The Enlightenment of Magnus McKay
“Find the right john and lock him in,” Lalita supplied.
“Right,” said Nong.
So it all pointed to luck after all. For luck you needed an expert. The monk at Wat Tanorn was from Surin; he spoke to her in her own Khmer dialect and liked to discuss the rice harvest and other agricultural matters. “The sow under the house is pregnant,” she told him, “due in a week’s time.”
Phra Tanatika knew Lalita’s mother and father, both of whom were highly respected: poor but devout and dependable. Nobody wanted to see her mother go blind, or her father die, if it could be helped. In other words, he had to balance spiritual duty with community service. He tried to use his gift of clairvoyance wisely, in a way consistent with spiritual evolution.
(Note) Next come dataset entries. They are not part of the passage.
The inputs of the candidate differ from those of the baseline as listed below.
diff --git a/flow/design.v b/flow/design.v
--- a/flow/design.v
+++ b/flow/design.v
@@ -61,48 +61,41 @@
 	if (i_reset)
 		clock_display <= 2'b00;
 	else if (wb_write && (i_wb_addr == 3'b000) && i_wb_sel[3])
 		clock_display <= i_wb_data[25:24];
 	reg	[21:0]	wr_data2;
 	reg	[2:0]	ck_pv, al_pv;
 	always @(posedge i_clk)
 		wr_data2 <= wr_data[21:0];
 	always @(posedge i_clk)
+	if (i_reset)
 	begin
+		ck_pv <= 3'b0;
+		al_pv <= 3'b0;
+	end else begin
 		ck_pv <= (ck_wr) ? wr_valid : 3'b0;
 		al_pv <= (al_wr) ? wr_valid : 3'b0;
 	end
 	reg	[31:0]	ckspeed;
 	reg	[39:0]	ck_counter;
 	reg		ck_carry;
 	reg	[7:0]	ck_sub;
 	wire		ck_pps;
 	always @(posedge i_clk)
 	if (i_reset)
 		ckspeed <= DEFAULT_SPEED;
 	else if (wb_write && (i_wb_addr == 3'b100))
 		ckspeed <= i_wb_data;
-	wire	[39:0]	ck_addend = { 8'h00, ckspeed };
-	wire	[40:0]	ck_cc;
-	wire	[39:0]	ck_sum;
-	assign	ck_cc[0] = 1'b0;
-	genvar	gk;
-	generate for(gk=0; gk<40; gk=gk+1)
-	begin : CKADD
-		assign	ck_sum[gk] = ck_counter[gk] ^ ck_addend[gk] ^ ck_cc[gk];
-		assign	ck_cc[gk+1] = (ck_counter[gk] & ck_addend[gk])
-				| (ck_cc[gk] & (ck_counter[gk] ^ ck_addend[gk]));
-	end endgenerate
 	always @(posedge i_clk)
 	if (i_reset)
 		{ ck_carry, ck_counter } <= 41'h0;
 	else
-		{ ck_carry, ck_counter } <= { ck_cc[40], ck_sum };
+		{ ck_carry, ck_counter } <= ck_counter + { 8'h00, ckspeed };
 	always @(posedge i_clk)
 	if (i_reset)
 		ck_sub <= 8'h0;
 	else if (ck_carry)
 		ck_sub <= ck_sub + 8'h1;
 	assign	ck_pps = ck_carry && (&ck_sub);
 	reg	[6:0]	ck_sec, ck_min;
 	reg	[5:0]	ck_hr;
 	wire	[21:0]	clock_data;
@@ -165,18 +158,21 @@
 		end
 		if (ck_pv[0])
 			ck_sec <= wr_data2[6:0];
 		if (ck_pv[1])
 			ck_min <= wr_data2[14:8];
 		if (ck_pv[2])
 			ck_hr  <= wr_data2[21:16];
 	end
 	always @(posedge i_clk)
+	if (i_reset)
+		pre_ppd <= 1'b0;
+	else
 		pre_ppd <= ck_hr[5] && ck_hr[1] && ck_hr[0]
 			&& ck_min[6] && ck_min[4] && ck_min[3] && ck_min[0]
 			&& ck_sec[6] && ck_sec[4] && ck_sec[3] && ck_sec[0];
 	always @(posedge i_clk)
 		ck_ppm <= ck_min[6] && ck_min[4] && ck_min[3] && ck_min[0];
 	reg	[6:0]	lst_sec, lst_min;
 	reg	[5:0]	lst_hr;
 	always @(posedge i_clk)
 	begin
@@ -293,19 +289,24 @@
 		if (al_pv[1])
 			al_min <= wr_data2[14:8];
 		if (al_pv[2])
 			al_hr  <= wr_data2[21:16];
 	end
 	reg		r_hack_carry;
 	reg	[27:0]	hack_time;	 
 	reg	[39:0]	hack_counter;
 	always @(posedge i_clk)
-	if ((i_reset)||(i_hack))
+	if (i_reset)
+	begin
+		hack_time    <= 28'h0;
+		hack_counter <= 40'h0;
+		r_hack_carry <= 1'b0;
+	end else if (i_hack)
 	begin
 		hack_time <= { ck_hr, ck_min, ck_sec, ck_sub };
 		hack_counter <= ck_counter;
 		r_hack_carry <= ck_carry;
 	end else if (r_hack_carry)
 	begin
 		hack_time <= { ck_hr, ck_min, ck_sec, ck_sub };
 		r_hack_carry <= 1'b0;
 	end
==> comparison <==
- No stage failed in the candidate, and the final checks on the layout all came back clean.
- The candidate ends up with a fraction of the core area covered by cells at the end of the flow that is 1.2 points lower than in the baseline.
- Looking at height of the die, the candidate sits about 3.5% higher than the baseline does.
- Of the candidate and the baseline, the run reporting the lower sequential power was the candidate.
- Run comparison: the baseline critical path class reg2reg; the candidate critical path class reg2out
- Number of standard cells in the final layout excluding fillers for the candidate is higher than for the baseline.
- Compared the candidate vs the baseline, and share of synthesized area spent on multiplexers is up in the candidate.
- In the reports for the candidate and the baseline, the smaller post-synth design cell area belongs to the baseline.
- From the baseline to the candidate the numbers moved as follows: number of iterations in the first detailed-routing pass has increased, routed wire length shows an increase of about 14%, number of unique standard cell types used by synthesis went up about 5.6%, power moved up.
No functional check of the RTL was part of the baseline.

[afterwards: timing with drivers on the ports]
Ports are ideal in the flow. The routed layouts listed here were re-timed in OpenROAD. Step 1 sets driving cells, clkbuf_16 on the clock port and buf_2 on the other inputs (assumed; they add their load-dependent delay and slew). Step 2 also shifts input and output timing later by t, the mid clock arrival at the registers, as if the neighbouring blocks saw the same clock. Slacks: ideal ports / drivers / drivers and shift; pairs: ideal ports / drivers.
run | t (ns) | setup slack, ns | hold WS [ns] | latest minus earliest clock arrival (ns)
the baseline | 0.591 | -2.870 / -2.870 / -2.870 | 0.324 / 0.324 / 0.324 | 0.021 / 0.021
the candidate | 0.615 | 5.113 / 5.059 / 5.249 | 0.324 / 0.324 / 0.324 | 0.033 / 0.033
Lalita never told him she was a prostitute: she didn’t need to.
“I’m having trouble making ends meet but I do work in a field where I meet farang men quite a lot and I’m wondering if astrologically this is a moment when I can expect to meet my Number One, or someone close to it,” Lalita explained.
“Tell me again, your date and time of birth?”
In Thailand everyone uses the Chinese horoscope, with some Hindu flourishes. Lalita was born in the year of the metal rabbit. This meant that although sensitive, smart and more than a little inclined to freak out when life got tough, nevertheless there was about her a persistence, even a stubbornness, which no one ever saw except in extremis. Then there was the hour of her birth, which in the young was at least as important as the year. Phra Tanatika was impressed with her dragon rising. It was tremendously well aspected at this moment and he told her so. But when she looked up at him, there was something else in her eyes, something that made him very sad.